#### Assigned task:
Taking each line of the records in turn, count those containing "last" and report only the number.
====== Data ======
--- config.mk ---
export PLATFORM = sky130hd
export DESIGN_NAME = mmd_div
export DESIGN_NICKNAME = d
export VERILOG_FILES = /design/src/sv/mmd_pkg.sv /design/src/sv/mmd_div.sv
export SDC_FILE = /design/constraint.sdc
export NUM_CORES = 1
export LEC_CHECK = 0
export BUFFER_PORTS_ARGS = -buffer_cell sky130_fd_sc_hd__clkbuf_2
export CORE_UTILIZATION = 40
export CTS_BUF_LIST = sky130_fd_sc_hd__clkbuf_2
export DETAILED_ROUTE_END_ITERATION = 6
export HOLD_SLACK_MARGIN = 0.15
export SYNTH_ARGS = -nofsm -noshare
export SYNTH_HDL_FRONTEND = slang
export SYNTH_SLANG_ARGS = --single-unit
export TNS_END_PERCENT = 5
--- constraint.sdc ---
create_clock -name clk_i -period 5.65 [get_ports clk_i]
set_input_delay 0.565 -clock clk_i [delete_from_list [all_inputs] [get_ports clk_i]]
set_output_delay 0.565 -clock clk_i [all_outputs]
set_load 0.03 [all_outputs]
===== config.mk =====
export PLATFORM = sky130hd
export DESIGN_NAME = cmvg_front
export DESIGN_NICKNAME = d
export VERILOG_FILES = /design/src/hw/rtl/cmvg_pkg.sv /design/src/hw/rtl/cmvg_front.sv
export SDC_FILE = /design/constraint.sdc
export NUM_CORES = 1
export LEC_CHECK = 0
export BUFFER_PORTS_ARGS = -buffer_cell sky130_fd_sc_hd__buf_4
export CORE_MARGIN = 8
export CORE_UTILIZATION = 51
export DETAILED_ROUTE_END_ITERATION = 10
export PLACE_DENSITY_LB_ADDON = 0.25
export SYNTH_ARGS = -nofsm -noshare
export SYNTH_HDL_FRONTEND = slang
export SYNTH_SLANG_ARGS = --single-unit

===== constraint.sdc =====
create_clock -name clk_i -period 4.52 [get_ports clk_i]
set_input_delay 0.904 -clock clk_i [delete_from_list [all_inputs] [get_ports clk_i]]
set_output_delay 0.904 -clock clk_i [all_outputs]
set_load 0.05 [all_outputs]

===== src/hw/rtl/cmvg_pkg.sv =====
// Shared types, constants and helper functions of the cylinder mesh vertex generator.
// Used by cmvg_front, cmvg_rim, cmvg_back and the top level; depends on nothing else.
package cmvg_pkg;

  localparam int MAX_FACES     = 1024;
  localparam int CORDIC_STAGES = 16;
  localparam int PHASE_W       = 32;
  localparam int DIV_STAGES    = PHASE_W;
  localparam int FACE_W        = $clog2(MAX_FACES);
  localparam int N_W           = $clog2(MAX_FACES) + 1;
  localparam int FC_W          = 11;
  localparam int RES_DEPTH     = 16;
  localparam int RES_AW        = $clog2(RES_DEPTH);
  localparam int CRED_W        = $clog2(RES_DEPTH + 1);
  localparam int ITEM_DEPTH    = 4;
  localparam int ITEM_AW       = $clog2(ITEM_DEPTH);

  localparam logic signed [31:0] GAIN_Q30   = 32'sd652032874;
  localparam logic signed [63:0] ROUND_HALF = 64'sd536870912;
  localparam logic signed [33:0] SAT_HI     = 34'sh0_7FFF_FFFF;
  localparam logic signed [33:0] SAT_LO     = 34'sh3_8000_0000;

  localparam logic [31:0] ATAN_TURN [32] = '{
    32'h20000000, 32'h12E4051E, 32'h09FB385B, 32'h051111D4, 32'h028B0D43, 32'h0145D7E1,
    32'h00A2F61E, 32'h00517C55, 32'h0028BE53, 32'h00145F2F, 32'h000A2F98, 32'h000517CC,
    32'h00028BE6, 32'h000145F3, 32'h0000A2FA, 32'h0000517D, 32'h000028BE, 32'h0000145F,
    32'h00000A30, 32'h00000518, 32'h0000028C, 32'h00000146, 32'h000000A3, 32'h00000051,
    32'h00000029, 32'h00000014, 32'h0000000A, 32'h00000005, 32'h00000003, 32'h00000001,
    32'h00000001, 32'h00000000
  };

  typedef enum logic [1:0] {
    ACT_TOP    = 2'd0,
    ACT_BOTTOM = 2'd1,
    ACT_SIDE   = 2'd2,
    ACT_NONE   = 2'd3
  } action_e;

  typedef enum logic [2:0] {
    CFG_FACES  = 3'd0,
    CFG_HEIGHT = 3'd1,
    CFG_RADIUS = 3'd2,
    CFG_CX     = 3'd3,
    CFG_CY     = 3'd4,
    CFG_CZ     = 3'd5
  } cfg_idx_e;

  typedef struct packed {
    logic [FC_W-1:0] face_count;
    logic [30:0]     height;
    logic [30:0]     radius;
    logic [31:0]     cx;
    logic [31:0]     cy;
    logic [31:0]     cz;
  } cfg_t;

  typedef struct packed {
    action_e           action;
    logic              bad;
    logic [FACE_W-1:0] i;
    logic [FACE_W-1:0] j;
  } item_t;

  typedef struct packed {
    action_e action;
    logic    bad;
    logic    last;
  } tag_t;

  typedef struct packed {
    logic [FACE_W-1:0] idx;
    tag_t              tag;
  } pt_t;

  typedef struct packed {
    logic [31:0] x;
    logic [31:0] z;
    tag_t        tag;
  } rim_t;

  typedef struct packed {
    action_e     action;
    logic        bad;
    logic [31:0] x0;
    logic [31:0] z0;
    logic [31:0] x1;
    logic [31:0] z1;
  } pair_t;

  function automatic logic [N_W-1:0] eff_faces(input logic [FC_W-1:0] fc);
    logic [N_W-1:0] n;
    n = N_W'(fc);
    if (n < N_W'(3)) begin
      n = N_W'(3);
    end else if (n > N_W'(MAX_FACES)) begin
      n = N_W'(MAX_FACES);
    end
    return n;
  endfunction

  function automatic logic [31:0] sat32(input logic signed [33:0] v);
    logic [31:0] r;
    if (v > SAT_HI) begin
      r = 32'h7FFF_FFFF;
    end else if (v < SAT_LO) begin
      r = 32'h8000_0000;
    end else begin
      r = v[31:0];
    end
    return r;
  endfunction

endpackage


===== src/hw/rtl/cmvg_front.sv =====
// Front end: accepts commands, classifies them and queues them for the back end.
// Depends on cmvg_pkg.
module cmvg_front (
  input  logic                clk_i,
  input  logic                rst_ni,
  input  cmvg_pkg::cfg_t      cfg_i,
  input  logic                start_i,
  input  logic [1:0]          action_i,
  input  logic [cmvg_pkg::FACE_W-1:0] face_index_i,
  output logic                busy_o,
  output logic                item_valid_o,
  output cmvg_pkg::item_t     item_o,
  input  logic                item_pop_i
);
  import cmvg_pkg::*;

  item_t          mem_q [ITEM_DEPTH];
  logic [ITEM_AW:0] wp_q, rp_q;
  logic [N_W-1:0] n_eff, nxt;
  logic           full, empty, push, bad;
  item_t          item_d;

  assign n_eff = eff_faces(cfg_i.face_count);
  assign bad   = N_W'(face_index_i) >= n_eff;
  assign nxt   = N_W'(face_index_i) + N_W'(1);

  always_comb begin
    item_d.action = action_e'(action_i);
    item_d.bad    = bad;
    item_d.i      = bad ? '0 : face_index_i;
    item_d.j      = (bad || nxt == n_eff) ? '0 : nxt[FACE_W-1:0];
  end

  assign full   = (wp_q[ITEM_AW] != rp_q[ITEM_AW]) &&
                  (wp_q[ITEM_AW-1:0] == rp_q[ITEM_AW-1:0]);
  assign empty  = wp_q == rp_q;
  assign busy_o = full;
  assign push   = start_i && !full && (action_e'(action_i) != ACT_NONE);

  assign item_valid_o = !empty;
  assign item_o       = mem_q[rp_q[ITEM_AW-1:0]];

  always_ff @(posedge clk_i or negedge rst_ni) begin
    if (!rst_ni) begin
      wp_q <= '0;
      rp_q <= '0;
    end else begin
      if (push) begin
        wp_q <= wp_q + 1'b1;
      end
      if (item_pop_i) begin
        rp_q <= rp_q + 1'b1;
      end
    end
  end

  always_ff @(posedge clk_i) begin
    if (push) begin
      mem_q[wp_q[ITEM_AW-1:0]] <= item_d;
    end
  end

endmodule


* Word-level counts from Yosys, hierarchy flattened
Memory sizes are Yosys's and may differ from the RTL's.
Cells that the tools add are included.
** Storage, ports and cells
- Register bits after elaboration :: 6
- RAM bits :: 92
- Input port bits :: 185
- Output and inout bits :: 25
- Word-level logic and storage cells :: 26
- Memories :: 1
** Operators by class
- Add/subtract/negate cells :: 3
- Order comparisons :: 3
- Eq/ne operators :: 5
- Muxes and demuxes :: 6
- Reductions and logical operators :: 6
** Memories
- mem_q :: words 4, bits a word 23, read ports 1, clocked after Yosys merged registers in 0, write ports 1, line cmvg_front.sv:17 : item_t mem_q [ITEM_DEPTH];
** Operator list (number)
- $mux 11 :: 2
- $mux 10 :: 2
- $add 10x1->11 const B :: 1
- $eq 11x11->1 :: 1
- $ge 10x11->1 :: 1
- $gt 11x11->1 const B :: 1
- $lt 11x2->1 const B :: 1
- $add 3x1->3 const B :: 2
- $eq 3x3->1 :: 1
- $logic_and 1x1->1 :: 3
- $eq 2x2->1 :: 1
- $logic_not 1->1 :: 2
- $mux 1 :: 2
- $ne 2x2->1 const B :: 1
- $logic_or 1x1->1 :: 1
- $ne 1x1->1 :: 1

* Logic depth before layout (Yosys ltp)
- Word-level depth :: 7
- Mapped depth :: 12
- Mapped depth without buffers :: 11

* Worst setup path after synthesis
OpenSTA, ideal clock, no wires.
- Kind :: input-to-reg
- From :: in face_index_i[0] (netlist bit)
- To :: mem mem_q[0][3] (netlist bit) (data pin)
- Setup time :: 279 ps
- Data arrival time :: 2925 ps
- Data required time :: 4241 ps
- Path slack :: 1315 ps
- Cell stages on the path :: 8
- Path buffers :: 0
- Cells stage by stage :: ha_1 > mux2_2 > mux2_2 > a31oi_1 > nand4b_1 > or4_4 > o31ai_4 > nor2_1
** RTL lines
- start: declaration :: line cmvg_front.sv:9 : input logic [cmvg_pkg::FACE_W-1:0] face_index_i,
- end: declaration :: line cmvg_front.sv:17

==> impl_metrics.json <==
{
  "outcome": "finished clean",
  "cpPeakStageDelay_ps": 460,
  "crit_chain": "buf_4 > nor4_1 > a21oi_1 > or2_2 > ha_1 > a21o_1 > a21oi_1 > o21ai_0 > a21oi_1 > inv_1 > nor3_1",
  "core_area_um2": 8678,
  "skew_ps": 11.55,
  "drcViolationCount": 0,
  "syn_nets": 478,
  "rsz0062_at_grt": "false",
  "viasPerCell": 5.696,
  "cts_buffer_depth": 2,
  "critPathCaptureType": "flop",
  "hold_viol_final": 0,
  "num_vias": 2546,
  "ys_types": 46,
  "dieArea_um2": 12150,
  "setup_viol": 0,
  "ios": 210,
  "avgSynthCellArea_um2": 16.35,
  "fin_setup_tns_ps": 0,
  "ys_ff_latch": 98,
  "path_buf_inv": 2,
  "htreeDepth": 3,
  "synth_xor_area_share_pct": 4.062,
  "place.gp.congestion": 0.9106,
  "synth_flop_cell": "edfxtp_1",
  "first_pass_iters": 4,
  "grt_usage_pct": 15.83,
  "die_w_um": 110.2,
  "synth-edff-count": 92,
  "power.density_nw_per_um2": 636.4,
  "yosys-mux-area-fraction_pct": 12.19,
  "crit_arrival_ps": 3800,
  "syn2layout_area_growth_pct": 15.50,
  "wl_mm": 8.945,
  "peakVddDrop_mv": 0.4650,
  "drt_iter0_markers": 84,
  "hpwl_mm": 6.518,
  "slew_headroom_pct": 44.36,
  "r2r_cells": 5,
  "synth_top_cell_area_share_pct": 61.01,
  "r2r-start": "rp_q[0]",
  "period_needed_ps": 3689,
  "diodes": 0,
  "fin_nets": 535,
  "insertion_delay_ps": 350,
  "layout_setup_ws_ps": 831.1,
  "postLayoutCoreUtil_pct": 60.27,
  "antenna_left": 0,
  "async_flop_share_pct": 6.122,
  "postSynthCellCount": 277,
  "maxCapViolations": 0,
  "routedWlPerCell_um": 20.01,
  "r2r_end": "mem_q[2][22]",
  "syn_area_um2": 4528,
  "io_buffers": 51,
  "synth_area_leaders": "edfxtp_1 61%, mux4_2 11%, ha_1 4.4%, dfrtp_1 3.3%, xnor2_1 2.3%",
  "cp_max_fo": 6,
  "cts.clk_slew.worst_paths_ps": 100,
  "cts_sinks": 98,
  "setup.worst_path.start_class": "primary input",
  "hold_class": "primary input to async pin",
  "clock.fmax_mhz": 271.1,
  "drive_above_1_share_pct": 32.15,
  "required_ps": 4630,
  "criticalPathCategory": "primary input to flop",
  "synthAdderAreaFrac_pct": 4.421,
  "cts_tree": "built",
  "grt_start_max_net_pins": 18,
  "grt_first_pass_wirelength_mm": 14.28,
  "pre_cts_ws_ps": 482.6,
  "yosys.area.top_type": "edfxtp_1",
  "die_h_um": 110.2,
  "initial_core_util_pct": 52.18,
  "reg2reg_setup_slack_ps": 1680,
  "grt_pass1_vias": 2658,
  "gr-total-overflow": 0,
  "post_cts_buffers": 0,
  "slew_violations": 0,
  "num_rows": 34,
  "numCtsBuffers": 9,
  "cts_hold_buf": 0,
  "cp_slowest_cell": "a21oi_1",
  "cp_top_family": "compound AO/OA/AOI/OAI gates",
  "root_buffer": "clkbuf_8",
  "p_leak_uw": 0.001894,
  "ctsResizeCount": 0,
  "synth_compound_area_share_pct": 3.647,
  "tightest_slew_ps": 834.5,
  "yosysWarnings": 0,
  "synth_top_family_by_area": "multiplexers",
  "antenna_found_initial": 0,
  "synth-simple-area-share_pct": 8.759,
  "ys_seq_area_share_pct": 64.33,
  "timing.final.crit_share_pct": 81.61,
  "crit_top_cell": "a21oi_1"
}
[kinds of logic (layout without fill, tap and decap cells)]
group | count (synthesis) | after routing
DFF | 98 | 98
and+or+nand+nor | 71 | 71
muxes | 26 | 26
AOI/OAI and AO/OA | 23 | 23
buffers and inverters | 22 | 84
xor gates and xnor gates | 21 | 21
adders and majority gates | 16 | 16
**config.mk**
```make
export PLATFORM = sky130hd
export DESIGN_NAME = cmvg_back
export DESIGN_NICKNAME = d
export VERILOG_FILES = /design/src/hw/rtl/cmvg_pkg.sv /design/src/hw/rtl/cmvg_back.sv
export SDC_FILE = /design/constraint.sdc
export NUM_CORES = 2
export LEC_CHECK = 0
export ABC_CLOCK_PERIOD_IN_PS = 14770
export BUFFER_PORTS_ARGS = -buffer_cell sky130_fd_sc_hd__buf_4
export CAP_MARGIN = 0
export CORE_ASPECT_RATIO = 1.1
export CORE_MARGIN = 10
export CORE_UTILIZATION = 61
export CTS_CLUSTER_SIZE = 20
export DETAILED_ROUTE_END_ITERATION = 8
export PLACE_DENSITY = 0.79
export SLEW_MARGIN = 20
export SYNTH_ARGS = -nofsm -noshare
export SYNTH_HDL_FRONTEND = slang
export SYNTH_SLANG_ARGS = --single-unit
```
**constraint.sdc**
```tcl
create_clock -name clk_i -period 14.77 [get_ports clk_i]
set_clock_uncertainty 0.15 [all_clocks]
set_input_delay 2.2155 -clock clk_i [delete_from_list [all_inputs] [get_ports clk_i]]
set_output_delay 2.2155 -clock clk_i [all_outputs]
set_load 0.01 [all_outputs]
```
**src/hw/rtl/cmvg_pkg.sv**
```systemverilog
// Shared types, constants and helper functions of the cylinder mesh vertex generator.
// Used by cmvg_front, cmvg_rim, cmvg_back and the top level; depends on nothing else.
package cmvg_pkg;

  localparam int MAX_FACES     = 1024;
  localparam int CORDIC_STAGES = 16;
  localparam int PHASE_W       = 32;
  localparam int DIV_STAGES    = PHASE_W;
  localparam int FACE_W        = $clog2(MAX_FACES);
  localparam int N_W           = $clog2(MAX_FACES) + 1;
  localparam int FC_W          = 11;
  localparam int RES_DEPTH     = 16;
  localparam int RES_AW        = $clog2(RES_DEPTH);
  localparam int CRED_W        = $clog2(RES_DEPTH + 1);
  localparam int ITEM_DEPTH    = 4;
  localparam int ITEM_AW       = $clog2(ITEM_DEPTH);

  localparam logic signed [31:0] GAIN_Q30   = 32'sd652032874;
  localparam logic signed [63:0] ROUND_HALF = 64'sd536870912;
  localparam logic signed [33:0] SAT_HI     = 34'sh0_7FFF_FFFF;
  localparam logic signed [33:0] SAT_LO     = 34'sh3_8000_0000;

  localparam logic [31:0] ATAN_TURN [32] = '{
    32'h20000000, 32'h12E4051E, 32'h09FB385B, 32'h051111D4, 32'h028B0D43, 32'h0145D7E1,
    32'h00A2F61E, 32'h00517C55, 32'h0028BE53, 32'h00145F2F, 32'h000A2F98, 32'h000517CC,
    32'h00028BE6, 32'h000145F3, 32'h0000A2FA, 32'h0000517D, 32'h000028BE, 32'h0000145F,
    32'h00000A30, 32'h00000518, 32'h0000028C, 32'h00000146, 32'h000000A3, 32'h00000051,
    32'h00000029, 32'h00000014, 32'h0000000A, 32'h00000005, 32'h00000003, 32'h00000001,
    32'h00000001, 32'h00000000
  };

  typedef enum logic [1:0] {
    ACT_TOP    = 2'd0,
    ACT_BOTTOM = 2'd1,
    ACT_SIDE   = 2'd2,
    ACT_NONE   = 2'd3
  } action_e;

  typedef enum logic [2:0] {
    CFG_FACES  = 3'd0,
    CFG_HEIGHT = 3'd1,
    CFG_RADIUS = 3'd2,
    CFG_CX     = 3'd3,
    CFG_CY     = 3'd4,
    CFG_CZ     = 3'd5
  } cfg_idx_e;

  typedef struct packed {
    logic [FC_W-1:0] face_count;
    logic [30:0]     height;
    logic [30:0]     radius;
    logic [31:0]     cx;
    logic [31:0]     cy;
    logic [31:0]     cz;
  } cfg_t;

  typedef struct packed {
    action_e           action;
    logic              bad;
    logic [FACE_W-1:0] i;
    logic [FACE_W-1:0] j;
  } item_t;

  typedef struct packed {
    action_e action;
    logic    bad;
    logic    last;
  } tag_t;

  typedef struct packed {
    logic [FACE_W-1:0] idx;
    tag_t              tag;
  } pt_t;

  typedef struct packed {
    logic [31:0] x;
    logic [31:0] z;
    tag_t        tag;
  } rim_t;

  typedef struct packed {
    action_e     action;
    logic        bad;
    logic [31:0] x0;
    logic [31:0] z0;
    logic [31:0] x1;
    logic [31:0] z1;
  } pair_t;

  function automatic logic [N_W-1:0] eff_faces(input logic [FC_W-1:0] fc);
    logic [N_W-1:0] n;
    n = N_W'(fc);
    if (n < N_W'(3)) begin
      n = N_W'(3);
    end else if (n > N_W'(MAX_FACES)) begin
      n = N_W'(MAX_FACES);
    end
    return n;
  endfunction

  function automatic logic [31:0] sat32(input logic signed [33:0] v);
    logic [31:0] r;
    if (v > SAT_HI) begin
      r = 32'h7FFF_FFFF;
    end else if (v < SAT_LO) begin
      r = 32'h8000_0000;
    end else begin
      r = v[31:0];
    end
    return r;
  endfunction

endpackage

```
**src/hw/rtl/cmvg_back.sv**
```systemverilog
// Back end: issues rim points, pairs the results, buffers them and emits the vertices.
// Depends on cmvg_pkg and drives the rim pipeline cmvg_rim.
module cmvg_back (
  input  logic            clk_i,
  input  logic            rst_ni,
  input  cmvg_pkg::cfg_t  cfg_i,
  input  logic            item_valid_i,
  input  cmvg_pkg::item_t item_i,
  output logic            item_pop_o,
  output logic            pt_valid_o,
  output cmvg_pkg::pt_t   pt_o,
  input  logic            res_valid_i,
  input  cmvg_pkg::rim_t  res_i,
  output logic            vert_valid_o,
  output logic [31:0]     vert_x_o,
  output logic [31:0]     vert_y_o,
  output logic [31:0]     vert_z_o,
  output logic            polygon_end_o,
  output logic            bad_index_o
);
  import cmvg_pkg::*;

  logic              second_q, first;
  logic [CRED_W-1:0] cred_q;
  logic [31:0]       x0_q, z0_q;
  pair_t             mem_q [RES_DEPTH];
  logic [RES_AW:0]   wp_q, rp_q;
  logic [1:0]        step_q;
  logic              empty, last, done;
  pair_t             head;
  logic [29:0]       half;
  logic [31:0]       ytop, ybot, vx, vy, vz;
  logic              vv_q, ve_q, vb_q;
  logic [31:0]       vx_q, vy_q, vz_q;

  assign first      = item_valid_i && !second_q && (cred_q != CRED_W'(RES_DEPTH));
  assign item_pop_o = second_q;
  assign pt_valid_o = first || second_q;
  assign pt_o.idx   = second_q ? item_i.j : item_i.i;
  assign pt_o.tag   = '{action: item_i.action, bad: item_i.bad, last: second_q};

  assign empty = wp_q == rp_q;
  assign head  = mem_q[rp_q[RES_AW-1:0]];
  assign half  = cfg_i.height[30:1];
  assign ytop  = sat32(34'($signed(cfg_i.cy)) + 34'(half));
  assign ybot  = sat32(34'($signed(cfg_i.cy)) - 34'(half));

  always_comb begin
    vx   = '0;
    vy   = '0;
    vz   = '0;
    last = 1'b1;
    if (!head.bad) begin
      case (head.action)
        ACT_SIDE: begin
          vy   = (step_q[1]) ? ytop : ybot;
          vx   = (step_q == 2'd1 || step_q == 2'd2) ? head.x1 : head.x0;
          vz   = (step_q == 2'd1 || step_q == 2'd2) ? head.z1 : head.z0;
          last = step_q == 2'd3;
        end
        default: begin
          vy   = (head.action == ACT_TOP) ? ytop : ybot;
          vx   = (step_q == 2'd0) ? head.x0 : (step_q == 2'd1) ? head.x1 : cfg_i.cx;
          vz   = (step_q == 2'd0) ? head.z0 : (step_q == 2'd1) ? head.z1 : cfg_i.cz;
          last = step_q == 2'd2;
        end
      endcase
    end
  end

  assign done = !empty && last;

  always_ff @(posedge clk_i or negedge rst_ni) begin
    if (!rst_ni) begin
      second_q <= 1'b0;
      cred_q   <= '0;
      wp_q     <= '0;
      rp_q     <= '0;
      step_q   <= '0;
      vv_q     <= 1'b0;
    end else begin
      second_q <= first;
      cred_q   <= cred_q + CRED_W'(first) - CRED_W'(done);
      if (res_valid_i && res_i.tag.last) begin
        wp_q <= wp_q + 1'b1;
      end
      if (done) begin
        rp_q   <= rp_q + 1'b1;
        step_q <= '0;
      end else if (!empty) begin
        step_q <= step_q + 2'd1;
      end
      vv_q <= !empty;
    end
  end

  always_ff @(posedge clk_i) begin
    if (res_valid_i && !res_i.tag.last) begin
      x0_q <= res_i.x;
      z0_q <= res_i.z;
    end
    if (res_valid_i && res_i.tag.last) begin
      mem_q[wp_q[RES_AW-1:0]] <= '{action: res_i.tag.action, bad: res_i.tag.bad,
                                   x0: x0_q, z0: z0_q, x1: res_i.x, z1: res_i.z};
    end
    vx_q <= vx;
    vy_q <= vy;
    vz_q <= vz;
    ve_q <= last;
    vb_q <= head.bad;
  end

  assign vert_valid_o  = vv_q;
  assign vert_x_o      = vx_q;
  assign vert_y_o      = vy_q;
  assign vert_z_o      = vz_q;
  assign polygon_end_o = ve_q;
  assign bad_index_o   = vb_q;

endmodule

```
===== config.mk =====
export PLATFORM = sky130hd
export DESIGN_NAME = maas_queue
export DESIGN_NICKNAME = d
export VERILOG_FILES = /design/src/design/maas_queue.sv
export SDC_FILE = /design/constraint.sdc
export NUM_CORES = 1
export LEC_CHECK = 0
export BUFFER_PORTS_ARGS = -buffer_cell sky130_fd_sc_hd__buf_4
export CAP_MARGIN = 20
export CORE_MARGIN = 1.5
export CORE_UTILIZATION = 40
export CTS_BUF_LIST = sky130_fd_sc_hd__clkbuf_4 sky130_fd_sc_hd__clkbuf_8
export DETAILED_ROUTE_END_ITERATION = 12
export HOLD_SLACK_MARGIN = 0.1
export PLACE_DENSITY_LB_ADDON = 0.15
export SYNTH_ARGS = -nofsm -noshare
export SYNTH_HDL_FRONTEND = slang
export SYNTH_SLANG_ARGS = --single-unit

===== constraint.sdc =====
create_clock -name clk_i -period 11.18 [get_ports clk_i]
set_input_delay 1.118 -clock clk_i [delete_from_list [all_inputs] [get_ports clk_i]]
set_output_delay 1.118 -clock clk_i [all_outputs]
set_load 0.02 [all_outputs]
======
#### Response for this exercise:
12